§ **WORK INSTRUCTIONS**: Copy every line that holds the string "inverters" from the data below.

§ **Saved entries**:
++++++++
===== src/rtl/ram32x3_arb_pkg.sv =====
// ram32x3_arb_pkg: shared widths, FSM state encoding and request record for the RAM arbiter
package ram32x3_arb_pkg;

    localparam int DEF_ADDR_W = 5;
    localparam int DEF_DATA_W = 3;

    typedef enum logic [1:0] {
        ARB     = 2'd0,
        WR_GAP  = 2'd1,
        RD_WAIT = 2'd2,
        CLEAR   = 2'd3
    } arb_state_t;

    typedef struct packed {
        logic                  we;
        logic [DEF_ADDR_W-1:0] addr;
        logic [DEF_DATA_W-1:0] wdata;
    } ram_req_t;

endpackage


===== src/rtl/ram32x3_access_arbiter_rr_pick2.sv =====
// rr_pick2: two-way round-robin picker; ptr is the index granted last, the other side wins a tie
module rr_pick2 (
    input  logic [1:0] req,
    input  logic       ptr,
    output logic [1:0] win,
    output logic       ptr_next
);

    assign win[0]   = req[0] & (~req[1] | ptr);
    assign win[1]   = req[1] & (~req[0] | ~ptr);
    assign ptr_next = win[1] | (ptr & ~win[0]);

endmodule


===== src/rtl/ram32x3_access_arbiter.sv =====
// ram32x3_access_arbiter: serializes two requesters onto one 32x3 RAM; RAM32X3_CLEAR_ON_RESET_EN adds a zeroing sweep after reset
module ram32x3_access_arbiter
    import ram32x3_arb_pkg::*;
#(
    parameter int ADDR_W = DEF_ADDR_W,
    parameter int DATA_W = DEF_DATA_W,
    parameter int RD_LAT = 1
) (
    input  logic              CLOCK_50,
    input  logic              Reset,
    input  logic              req0,
    input  logic              req1,
    input  logic              we0,
    input  logic              we1,
    input  logic [ADDR_W-1:0] addr0,
    input  logic [ADDR_W-1:0] addr1,
    input  logic [DATA_W-1:0] wdata0,
    input  logic [DATA_W-1:0] wdata1,
    output logic              gnt0,
    output logic              gnt1,
    output logic              rvalid0,
    output logic              rvalid1,
    output logic [DATA_W-1:0] rdata0,
    output logic [DATA_W-1:0] rdata1,
    output logic              busy,
    output logic              ram_wren,
    output logic [ADDR_W-1:0] ram_wraddress,
    output logic [DATA_W-1:0] ram_data,
    output logic [ADDR_W-1:0] ram_rdaddress,
    input  logic [DATA_W-1:0] ram_q
);

    arb_state_t        state, state_n;
    logic [1:0]        win;
    logic              ptr, ptr_n;
    logic [1:0]        cnt;
    logic              rd_sel;
    logic              grant, rd_done;
    logic              sel_we;
    logic [ADDR_W-1:0] sel_addr;
    logic [DATA_W-1:0] sel_wdata;
`ifdef RAM32X3_CLEAR_ON_RESET_EN
    logic [ADDR_W-1:0] clr_addr;
    localparam arb_state_t RST_STATE = CLEAR;
`else
    localparam arb_state_t RST_STATE = ARB;
`endif

    rr_pick2 u_pick (
        .req      ({req1, req0}),
        .ptr      (ptr),
        .win      (win),
        .ptr_next (ptr_n)
    );

    assign grant     = (state == ARB) && (|win);
    assign rd_done   = (state == RD_WAIT) && (cnt == 2'(RD_LAT));
    assign sel_we    = win[1] ? we1 : we0;
    assign sel_addr  = win[1] ? addr1 : addr0;
    assign sel_wdata = win[1] ? wdata1 : wdata0;

    // next state: a grant opens a write gap or a read wait, both fall back to ARB
    always_comb begin
        state_n = ARB;
        if (state == ARB)
            state_n = grant ? (sel_we ? WR_GAP : RD_WAIT) : ARB;
        else if (state == RD_WAIT)
            state_n = rd_done ? ARB : RD_WAIT;
`ifdef RAM32X3_CLEAR_ON_RESET_EN
        else if (state == CLEAR)
            state_n = (clr_addr == '1) ? ARB : CLEAR;
`endif
    end

    // registered outputs, RAM port drive and arbitration bookkeeping
    always_ff @(posedge CLOCK_50) begin
        if (Reset) begin
            state         <= RST_STATE;
            ptr           <= 1'b1;
            cnt           <= '0;
            rd_sel        <= 1'b0;
            gnt0          <= 1'b0;
            gnt1          <= 1'b0;
            rvalid0       <= 1'b0;
            rvalid1       <= 1'b0;
            rdata0        <= '0;
            rdata1        <= '0;
            busy          <= 1'b0;
            ram_wren      <= 1'b0;
            ram_wraddress <= '0;
            ram_data      <= '0;
            ram_rdaddress <= '0;
`ifdef RAM32X3_CLEAR_ON_RESET_EN
            clr_addr      <= '0;
`endif
        end else begin
            state    <= state_n;
            gnt0     <= grant && win[0];
            gnt1     <= grant && win[1];
            busy     <= (state_n != ARB) || (state == CLEAR);
            ram_wren <= (grant && sel_we) || (state == CLEAR);
            rvalid0  <= rd_done && !rd_sel;
            rvalid1  <= rd_done && rd_sel;
            cnt      <= (state == RD_WAIT) ? cnt + 2'd1 : '0;
            if (rd_done && !rd_sel)
                rdata0 <= ram_q;
            if (rd_done && rd_sel)
                rdata1 <= ram_q;
            if (grant) begin
                ptr    <= ptr_n;
                rd_sel <= win[1];
            end
            if (grant && sel_we) begin
                ram_wraddress <= sel_addr;
                ram_data      <= sel_wdata;
            end
            if (grant && !sel_we)
                ram_rdaddress <= sel_addr;
`ifdef RAM32X3_CLEAR_ON_RESET_EN
            if (state == CLEAR) begin
                ram_wraddress <= clr_addr;
                ram_data      <= '0;
                clr_addr      <= clr_addr + 1'b1;
            end
`endif
        end
    end

endmodule


===== config.mk =====
export PLATFORM = sky130hd
export DESIGN_NAME = ram32x3_access_arbiter
export DESIGN_NICKNAME = d
export VERILOG_FILES = /design/src/rtl/ram32x3_arb_pkg.sv /design/src/rtl/ram32x3_access_arbiter_rr_pick2.sv /design/src/rtl/ram32x3_access_arbiter.sv
export SDC_FILE = /design/constraint.sdc
export NUM_CORES = 1
export LEC_CHECK = 0
export CORE_AREA = 3 3 68 70
export CTS_BUF_LIST = sky130_fd_sc_hd__clkbuf_8 sky130_fd_sc_hd__clkbuf_16
export DETAILED_ROUTE_END_ITERATION = 12
export DIE_AREA = 0 0 71 73
export GPL_ROUTABILITY_DRIVEN = 0
export GPL_TIMING_DRIVEN = 0
export PLACE_DENSITY_LB_ADDON = 0.3
export SYNTH_ARGS = -nofsm -noshare
export SYNTH_HDL_FRONTEND = slang
export SYNTH_SLANG_ARGS = --single-unit

===== constraint.sdc =====
create_clock -name CLOCK_50 -period 2.3 [get_ports CLOCK_50]
set_input_delay 0.23 -clock CLOCK_50 [delete_from_list [all_inputs] [get_ports CLOCK_50]]
set_output_delay 0.23 -clock CLOCK_50 [all_outputs]
set_load 0.02 [all_outputs]

==> results of run 1 <==
## registers in the layout, summed over array words and instances, names as in the netlist
signal and cells:
busy 1, cnt 2, gnt0 1, gnt1 1
ptr 1, ram_data 3, ram_rdaddress 5, ram_wraddress 5
ram_wren 1, rd_sel 1, rdata0 3, rdata1 3
rvalid0 1, rvalid1 1, state 2
## power breakdown
group          internal (W)  total (W)  switching (W)
registers          0.000587   0.000621      0.0000338
clock network      0.000350   0.000562       0.000211
logic              0.000179   0.000363       0.000183
total               0.00112    0.00155       0.000429
## logic make-up after synthesis
family | share of synthesized area (%)
adder cells (fa/ha/maj) | 0.892
AO/OA/AOI/OAI | 21.1
buffers and inverters | 5.71
AND/OR/NAND/NOR | 23.7
flip-flops | 44.2
multiplexers | 4.28
## cell type report
| class | instances | area [um^2] |
|---|---|---|
| buffer | 9 | 42.5 |
| clock buffer | 6 | 82.6 |
| clock inverter | 2 | 35.0 |
| fill | 413 | 1970 |
| inverter | 10 | 37.5 |
| multi-input combinational | 100 | 702 |
| sequential | 31 | 621 |
| tap | 50 | 62.6 |
| timing repair buffer | 48 | 480 |
## layer usage
| layer | track usage (%) | part of all wire (%) | vias to the layer above |
|---|---|---|---|
| met3 | 5.23 | 4.7 | 4 |
| li1 | - | - | 643 |
| met1 | 19.4 | 49 | 597 |
| met2 | 21.7 | 45 | 27 |
| met5 | 0 | 0 | - |
| met4 | 5.64 | 1.5 | 0 |
## layout by cell type (no fill, tap or decap)
| cell | synthesis | routed |
|---|---|---|
| mux2i_1 | 6 | 6 |
| buf_4 | 1 | 1 |
| a21o_1 | 1 | 1 |
| o21ai_1 | 1 | 1 |
| nor2_1 | 16 | 16 |
| nor2_2 | 1 | 1 |
| a21oi_1 | 10 | 10 |
| a221o_1 | 1 | 1 |
| o22a_1 | 5 | 5 |
| o41ai_4 | 1 | 1 |
| buf_1 | 1 | 1 |
| inv_1 | 10 | 10 |
| ha_1 | 1 | 1 |
| a21boi_2 | 1 | 1 |
| nand3_1 | 1 | 1 |
| nor4_1 | 3 | 3 |
| buf_2 | 4 | 4 |
| bufinv_16 | 0 | 1 |
| nor3_2 | 1 | 1 |
| a22oi_1 | 1 | 1 |
| nand2_1 | 5 | 5 |
| nor2b_1 | 2 | 2 |
| dfxtp_1 | 31 | 31 |
| o21ai_0 | 1 | 1 |
| clkbuf_8 | 0 | 6 |
| nand2b_1 | 2 | 2 |
| nand4b_1 | 1 | 1 |
| nand3b_1 | 16 | 16 |
| clkinv_2 | 0 | 1 |
| a21bo_2 | 1 | 1 |
| a211oi_2 | 8 | 8 |
| o2bb2ai_1 | 1 | 1 |
| clkdlybuf4s50_1 | 0 | 48 |
| clkbuf_1 | 3 | 3 |
| nor3_1 | 12 | 12 |
| o21ba_2 | 1 | 1 |
## worst max-delay path, delay by kind of cell
kind / cells / cell delay (ns)
buffers and inverters: 2 / 0.81
AO/OA/AOI/OAI: 2 / 0.51
AND/OR/NAND/NOR: 2 / 0.34
## final timing paths
| path | startpoint | end | slack [ns] | depth (start not counted) |
|---|---|---|---|---|
| worst max-delay path | req1 | ram_rdaddress[4] | 0.65 | 6 |
| worst min-delay path | cnt[0] | cnt[0] | 0.43 | 1 |
| worst max register to register | ptr | ram_rdaddress[4] | 0.79 | 5 |
| worst min register to register | cnt[0] | cnt[0] | 0.43 | 1 |
## metrics by stage
stage | setup slack [ns] | hold slack [ns] | util, %
floorplan | 1.05 | 0.374 | -
global placement | 0.387 | 0.423 | 48.3
detailed placement | 0.380 | 0.420 | 48.3
CTS | 0.680 | 0.433 | 51.2
global route | 0.559 | 0.476 | 51.2
finish | 0.648 | 0.431 | 51.2
==> results.cfg, run 1 <==
[grt]
grt_pass1_vias = 1240
overflow = 0
grt_max_degree = 11
grt_antenna_before_repair = 0
grt_use_total_pct = 14.6
grt_pass1_wl_um = 5870

[yosys]
ys_seq_area_share_pct = 44.2
ys_top_cells_by_count = dfxtp_1, nand3b_1, nor2_1
synth_flop_cell = dfxtp_1
yosysMostFrequentCell = dfxtp_1
synthArstFlopShare_pct = 0
syn-instance-count = 150
yosys.area.top_type = dfxtp_1
synth_edf_count = 0
ys_ff_latch = 31
synth_top_area_share_pct = 44.2
ys_top_cells_by_area = dfxtp_1, nand3b_1, a211oi_2
synthesis.nets = 176
avgSynthCellArea_um2 = 9.35
synth_cell_type_count = 32
synth_area_um2 = 1400
yosys_warnings = 0

[floorplanning]
dieArea_um2 = 5180
core_area_um2 = 4030
num_rows = 23
die_x_um = 71
start_util_pct = 34.8
ioPinCount = 50
die-height_um = 73

[route]
wl_um = 3580
drt-pass1-iter-count = 4
via_per_inst = 4.96
drt_iter0_drc = 41
wire_per_inst_um = 14.0
ant_nets = 0
drc = 0
vias = 1271

[pwr]
ir_drop_mv = 0.457
powerDensity_nw_per_um2 = 749
p_leak_nw = 0.764
power_w = 0.00155

[critical_path]
cp_common_cell = nor3_1
crit_type = primary input to register
critPathMaxStageDelay_ns = 0.52
cp_slowest_cell = clkdlybuf4s50_1
cp_max_fo = 10
crit_path_start_kind = primary input
crit_arrival_ns = 1.89
crit_required_ns = 2.53
cp_cell_sequence = clkdlybuf4s50_1 > a21boi_2 > buf_2 > nor3_1 > nor3_1 > o22a_1
critPathCaptureType = register

[clock_network]
post_cts_buffers = 0
root_buffer = clkbuf_8
htree_levels = 2
cts.sinks = 31
ctsHoldBuffers = 0
post_cts_resized = 0
clk_path_buf_depth = 2
path_clk_slew_ns = 0.07
cts_tree = done
cts-buffers-inserted = 5
clkLatencyLatePin_ns = 0.28

[job]
maxCapViolCount = 0

[status]
status = finished clean

[final_layout]
antenna_cells = 0
layout.nets = 231
area_growth_pct = 47.1
fin_cells = 256
drive_above_1_share_pct = 13.1
fin_area_um2 = 2060

[sta]
setup_viol = 0
slew_viol_final = 0
grt_setup_unrepaired = no
tightest_slew_ns = 0.502
tns_ns = 0
fmax_mhz = 605
relSlewSlack_pct = 66.5
hold_viol_final = 0
finalCriticalPeriod_ns = 1.65
fin_skew_ns = 0.00118
timing.final.crit_share_pct = 71.8

[placed_design]
dpl.cell_count = 248
io_buffer_count = 48
place_area_um2 = 1950
hpwl_um = 2610

[min_path]
hold_class = register to register
Note: power is estimated with default switching activity, not from simulation.
==> inputs of run 2 (changes only) <==
- clock period: 2.3 -> 1.63 ns (I/O delays scaled with it)
==> results.cfg, run 2 (same netlist as run 1, synthesis figures left out) <==
[status]
status = finished clean

[pwr]
p_leak_nw = 0.772
ir_drop_mv = 0.644
switching_power_w = 0.000605
swShare_pct = 27.7
p_int_w = 0.00158
clkPwrFrac_pct = 36.3
p_seq_share_pct = 40.2
powerDensity_nw_per_um2 = 1050
power_frac_comb_pct = 23.5

[final_layout]
fin_cells = 256
fin_area_um2 = 2070
layout_commonest_cell = clkdlybuf4s50_1
drive_above_1_share_pct = 13.6
register_area_um2 = 621
multiInputGateArea_um2 = 709
area_growth_pct = 47.7
fin_util_pct = 51.4
final_cell_mix = clkdlybuf4s50_1, dfxtp_1, nor2_1, nand3b_1, nor3_1
layout.nets = 231
nFillCells = 412
antenna_cells = 0
reg.largest.list = ram_rdaddress x5, ram_wraddress x5

[grt]
grt_use_total_pct = 14.6
grt_pass1_vias = 1240
grt_pass1_wl_um = 5870
grt_max_degree = 11
overflow = 0
grt_antenna_before_repair = 0

[sta]
worst_slack_ns = 0.116
hold_viol_final = 0
relSlewSlack_pct = 70.4
setup_viol = 0
slew_viol_final = 0
timing.final.crit_share_pct = 92.9
fmax_mhz = 660
finalCriticalPeriod_ns = 1.51
tns_ns = 0
tightest_slew_ns = 0.444
grt_setup_unrepaired = no
fin_skew_ns = 0.00287

[placed_design]
io_buffer_count = 48
pre_cts_ws_ns = -0.223
dpl.cell_count = 248
place_area_um2 = 1950
hpwl_um = 2610

[critical_path]
critPathMaxStageDelay_ns = 0.54
crit_type = primary input to register
cp_common_cell = nor3_1
critPathCaptureType = register
crit_required_ns = 1.86
r2r-start = ptr
crit-reg2reg-capture = ram_rdaddress[3]
cp_max_fo = 10
cp_cell_sequence = clkdlybuf4s50_1 > a21boi_4 > buf_2 > nor3_1 > nor3_1 > o22a_1
reg2reg_depth = 5
r2r_slack_ns = 0.20
cp_slowest_cell = clkdlybuf4s50_1
crit_arrival_ns = 1.75
crit_path_start_kind = primary input

[min_path]
hold_class = register to register
min-delay-start = cnt[0]
hold_end = cnt[0]
whs_path_depth = 1

[clock_network]
root_buffer = clkbuf_8
htree_levels = 2
path_clk_slew_ns = 0.07
clkLatencyLatePin_ns = 0.28
cts-buffers-inserted = 5
cts_tree = done
clk_path_buf_depth = 2
cts.sinks = 31
ctsHoldBuffers = 0

[route]
wire_per_inst_um = 14.1
drc = 0
drt-pass1-iter-count = 4
wl_um = 3600
drt_iter0_drc = 42
via_per_inst = 5.00
ant_nets = 0
vias = 1281

[floorplanning]
ioPinCount = 50
num_rows = 23
start_util_pct = 34.8
dieArea_um2 = 5180
die-height_um = 73
die_x_um = 71
core_area_um2 = 4030

[job]
maxCapViolCount = 0
run 2: cell type report:
cell class,count,share of cell area [%]
multi-input combinational,100,34.2
tap,50,3.02
inverter,10,1.81
buffer,9,2.11
sequential,31,30.0
timing repair buffer,48,23.2
clock inverter,2,1.69
clock buffer,6,3.99
run 2: metal layers:
layer	up-vias	global-route usage (%)	share of wire, %
met2	41	21.7	46
met5	-	0	0
li1	639	-	-
met4	0	5.64	1.1
met1	597	19.4	45
met3	4	5.23	7.4
run 2: stage by stage:
step,hold WS (ns),power [W]
after floorplan,0.307,0.00117
after global placement,0.423,0.00140
after detailed placement,0.420,0.00140
after CTS,0.433,0.00220
after global routing,0.476,0.00228
final,0.437,0.00218
run 2: worst max-delay path by stage:
stage,from,end
floorplan,state[0],ram_data[0]
global placement,req1,ram_rdaddress[4]
detailed placement,req1,ram_rdaddress[4]
CTS,req1,ram_rdaddress[4]
global route,we0,ram_rdaddress[3]
finish,req1,ram_rdaddress[4]
run 2: worst max-delay path, delay by kind of cell:
kind                   cells  cell delay (ns)
and+or+nand+nor            2             0.33
AOI/OAI and AO/OA          2             0.46
buffers and inverters      2             0.80
run 2: repair_timing:
action | CTS | global route
gates resized for setup | 0 | 3
setup endpoints to repair | 0 | 8
setup buffers | 0 | 0
hold endpoints to repair | 0 | 0
run 2: power by group through the flow:
| stage | Combinational, W | Sequential [W] | Clock (W) |
|---|---|---|---|
| global placement | 0.000510 | 0.000892 | 0 |
| global route | 0.000553 | 0.000886 | 0.000840 |
| CTS | 0.000514 | 0.000876 | 0.000811 |
| finish | 0.000513 | 0.000877 | 0.000794 |
| detailed placement | 0.000512 | 0.000892 | 0 |
| floorplan | 0.000214 | 0.000959 | 0 |
==> inputs of run 3 (changes only) <==
==> constraint.sdc (replaced) <==
create_clock -name CLOCK_50 -period 1.9 [get_ports CLOCK_50]
set_input_delay 0.38 -clock CLOCK_50 [delete_from_list [all_inputs] [get_ports CLOCK_50]]
set_output_delay 0.38 -clock CLOCK_50 [all_outputs]
set_load 0.02 [all_outputs]
==> results of run 3 <==
The final DEF is identical to that of run 1. Status: finished clean.
Main changes from that run: setup slack after placement 0.380 ns -> -0.170 ns; setup slack after layout 0.648 ns -> 0.0980 ns; register-to-register setup slack 0.79 ns -> 0.39 ns; total power 0.00155 W -> 0.00187 W; worst IR drop on VDD 0.457 mV -> 0.553 mV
++++++++
§ **TASK RESPONSE**:
buffers and inverters | 5.71
buffers and inverters: 2 / 0.81
buffers and inverters      2             0.80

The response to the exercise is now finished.